Le notti di Cabiria ('57) riprende il tema de La strada: una figura a suo modo innocente immersa nelle brutture della vita che non
vuole rinunciare al sogno di un amore vero; ma dietro le promesse di matrimonio si nasconde l'interesse per i risparmi della
prostituta. Per la Masina una Palma d'oro a Cannes.

-Dino Risi ha il solito percorso cinematografico, documentarista, sceneggiature, regia di opere farsesche, neorealismo rosa e, negi
anni sessanta, commedia all'italiana. Un regista ben sintonizzato con l'evoluzione del costume italiano.
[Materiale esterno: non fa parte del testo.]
==> src/rtl/fix_point_mac.sv <==
// Streaming fixed-point multiply-accumulate: multiplies operand pairs and sums the
// products with symmetric saturation, presenting the dot product once per vector.

module mult_fix_point #(
  parameter int Q = 12,
  parameter int N = 32
) (
  input  logic [N-1:0] a,
  input  logic [N-1:0] b,
  output logic [N-1:0] p
);

  localparam logic signed [2*N-1:0] P_MAX = {{(N+1){1'b0}}, {(N-1){1'b1}}};
  localparam logic signed [2*N-1:0] P_MIN = -P_MAX;

  logic signed [2*N-1:0] full;
  logic signed [2*N-1:0] shifted;

  // Full-width product rescaled back to Q format, clamped to the symmetric range
  always_comb begin
    full    = $signed({{N{a[N-1]}}, a}) * $signed({{N{b[N-1]}}, b});
    shifted = full >>> Q;
    p       = shifted[N-1:0];
    if (shifted > P_MAX) begin
      p = {1'b0, {(N-1){1'b1}}};
    end else if (shifted < P_MIN) begin
      p = {1'b1, {(N-2){1'b0}}, 1'b1};
    end
  end

endmodule
$ cat src/rtl/serial_frame_rx.sv
// Serial frame receiver: start bit, DATA_W data bits (LSB first), optional parity, 1-2 stop bits.
// Latency: out_valid rises the cycle after the final stop bit is sampled; one line bit per clock.
// Backpressure: one-deep holding register; a good frame arriving while it is full is dropped and flagged.
//
// Ports:
//   clk, reset      - rising-edge clock, asynchronous active-high reset
//   in              - serial line, idle high, already synchronous to clk
//   out_data        - received data word
//   out_valid       - out_data holds an unconsumed frame
//   out_ready       - consumer accepts out_data when out_valid && out_ready
//   parity_err      - qualifies out_data: held frame failed its parity check
//   frame_err       - one-cycle pulse after a stop bit was sampled as 0
//   overrun         - one-cycle pulse after a good frame was dropped (holding register full)
module serial_frame_rx #(
    parameter int DATA_W     = 8,
    parameter int PARITY_EN  = 0,
    parameter int PARITY_ODD = 0,
    parameter int STOP_BITS  = 1
) (
    input  logic              clk,
    input  logic              reset,
    input  logic              in,
    output logic [DATA_W-1:0] out_data,
    output logic              out_valid,
    input  logic              out_ready,
    output logic              parity_err,
    output logic              frame_err,
    output logic              overrun
);

    // Wide enough for DATA_W up to 16; also reused to count stop bits.
    localparam int   CNT_W     = 5;
    localparam logic PAR_ODD_B = (PARITY_ODD != 0);

    typedef enum logic [2:0] {
        IDLE,
        DATA,
        PARITY,
        STOP,
        ERR
    } state_t;

    state_t            state;
    state_t            state_nxt;
    logic [CNT_W-1:0]  cnt;
    logic [DATA_W-1:0] shreg;
    logic              par_bad;
    logic              done;
    logic              stop_fail;
    logic              data_last;
    logic              stop_last;

    assign data_last = (cnt == CNT_W'(DATA_W - 1));
    assign stop_last = (cnt == CNT_W'(STOP_BITS - 1));

    always_ff @(posedge clk or posedge reset) begin
        if (reset) begin
            state <= IDLE;
        end else begin
            state <= state_nxt;
        end
    end

    always_comb begin
        state_nxt = state;
        done      = 1'b0;
        stop_fail = 1'b0;
        case (state)
            IDLE: begin
                if (!in) begin
                    state_nxt = DATA;
                end
            end
            DATA: begin
                if (data_last) begin
                    if (PARITY_EN != 0) begin
                        state_nxt = PARITY;
                    end else begin
                        state_nxt = STOP;
                    end
                end
            end
            PARITY: begin
                state_nxt = STOP;
            end
            STOP: begin
                // A bad first stop bit aborts at once; the second one is never looked at.
                if (!in) begin
                    stop_fail = 1'b1;
                    state_nxt = ERR;
                end else if (stop_last) begin
                    done      = 1'b1;
                    state_nxt = IDLE;
                end
            end
            ERR: begin
                // The first 1 seen here is swallowed as idle, never taken as a start bit.
                if (in) begin
                    state_nxt = IDLE;
                end
            end
            default: begin
                state_nxt = IDLE;
            end
        endcase
    end

    // Bit counter, data shift register and parity verdict for the frame in flight.
    always_ff @(posedge clk or posedge reset) begin
        if (reset) begin
            cnt     <= '0;
            shreg   <= '0;
            par_bad <= 1'b0;
        end else begin
            case (state)
                IDLE: begin
                    cnt     <= '0;
                    par_bad <= 1'b0;
                end
                DATA: begin
                    // Shift right so the first (LSB) bit lands at position 0 after DATA_W bits.
                    shreg <= {in, shreg[DATA_W-1:1]};
                    if (data_last) begin
                        cnt <= '0;
                    end else begin
                        cnt <= cnt + CNT_W'(1);
                    end
                end
                PARITY: begin
                    par_bad <= ((^shreg) ^ in) != PAR_ODD_B;
                end
                STOP: begin
                    cnt <= cnt + CNT_W'(1);
                end
                default: begin
                end
            endcase
        end
    end

    // Holding register and registered error pulses.
    always_ff @(posedge clk or posedge reset) begin
        if (reset) begin
            out_data   <= '0;
            out_valid  <= 1'b0;
            parity_err <= 1'b0;
            frame_err  <= 1'b0;
            overrun    <= 1'b0;
        end else begin
            frame_err <= stop_fail;
            overrun   <= done && out_valid && !out_ready;
            if (done && (!out_valid || out_ready)) begin
                out_data   <= shreg;
                parity_err <= par_bad;
                out_valid  <= 1'b1;
            end else if (out_valid && out_ready) begin
                out_valid <= 1'b0;
            end
        end
    end

endmodule
### config.mk
export PLATFORM = sky130hd
export DESIGN_NAME = uart_frame_rx
export DESIGN_NICKNAME = d
export VERILOG_FILES = /design/src/rtl/uart_frame_rx.sv
export SDC_FILE = /design/constraint.sdc
export NUM_CORES = 1
export LEC_CHECK = 0
export ABC_CLOCK_PERIOD_IN_PS = 5450
export CELL_PAD_IN_SITES_DETAIL_PLACEMENT = 0
export CELL_PAD_IN_SITES_GLOBAL_PLACEMENT = 1
export CORE_MARGIN = 4
export CORE_UTILIZATION = 40
export CTS_BUF_LIST = sky130_fd_sc_hd__clkbuf_8
export DETAILED_ROUTE_END_ITERATION = 6
export PLACE_DENSITY = 0.82
export SLEW_MARGIN = 20
export SYNTH_ARGS = -nofsm -noshare
export SYNTH_HDL_FRONTEND = slang
export SYNTH_SLANG_ARGS = --single-unit
### constraint.sdc
create_clock -name iCLOCK -period 5.45 [get_ports iCLOCK]
set_clock_uncertainty 0.15 [all_clocks]
set_input_delay 1.3625 -clock iCLOCK [delete_from_list [all_inputs] [get_ports iCLOCK]]
set_output_delay 1.3625 -clock iCLOCK [all_outputs]
set_load 0.02 [all_outputs]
In Vacanze col gangster ('52), un noir degli equivoci all'italiana, si ha la prima apparizione, anche se fugace, di due attori che
spopoleranno vent'anni dopo: Terence Hill e Bud Spencer (M.Girotti e C. Pedersoli).

Dopo Amore in città ('53) con registi vari, Risi si cimenta con il terzo episodio della serie Pane amore e... ('55), succedendo ai due
riuscitissimi di Comencini. Sparisce la Lollo ed entra in scena la prorompente Loren; però il film perde di freschezza. Nel bellissimo Il
segno di Venere ('55), fra tanti bravissimi attori primeggia la Franca Valeri, e la Loren, suo malgrado, nulla può pur con le molte doti
naturali messe in campo.

Due films di grande successo ed altrettanti incassi che segnano l'evoluzione del cinema italiano sono Poveri ma belli ('56) e Belle ma
povere ('57). Seguono altri lavori più o meno riusciti come La nonna Sabella ('57); Venezia, la luna e tu ('58); Il mattatore ('59); Poveri
milionari ('59); fino al ben costruito Il vedovo ('59), un thriller imperniato sul tentativo di assassinio della moglie ricca a scopo eredità,
organizzato da incapaci comandati da un Sordi insolitamente misurato. Sempre ineccepibile la Franca Valeri.

-Antonio Pietrangeli dedica diverse sue opere alla trattazione dell'universo femminile; inizia col ritratto di una giovane domestica per
analizzare acutamente una galleria sociale emergente da famiglie della borghesia ne Il sole negli occhi ('53), per proseguire con
alterne fortune in Amori di mezzo secolo ('54); Lo scapolo ('55); Nata di marzo ('57); Souvenir d'Italie ('57).

-Francesco Rosi dimostra di essere un acuto osservatore della storia nazionale e di saper affrontare fatti di cronaca per giungere a
chiare denunce delle logiche del potere e delle collusioni connesse. Prima opera è La sfida ('58), ambientato nel mondo dei mercati
ortofrutticoli e dei boss che lo controllano; I magliari ('59), sposta l'azione in Germania per affrontare un'altra realtà, il controllo del
mercato dei tessuti. Sempre efficace Sordi, tuttavia la sua presenza tende a far scivolare il film verso la commedia.

-Goffredo Alessandrini: Camicie rosse ('52).

Anche gli anni cinquanta se ne vanno...

Gli anni cinquanta si chiudono lasciando il campo agli esplosivi anni sessanta, un'epoca dei "Grandi Autori", di grande vitalità; si
avrà La dolce vita ('60) di Fellini; Rocco e i suoi fratelli (' ) di Visconti; L'avventura (' ) di Antonioni.

Poi debutteranno Olmi, Petri, i Taviani, Pasolini, Bertolucci, la Wertmüller, Zeffirelli, Zurlini ecc.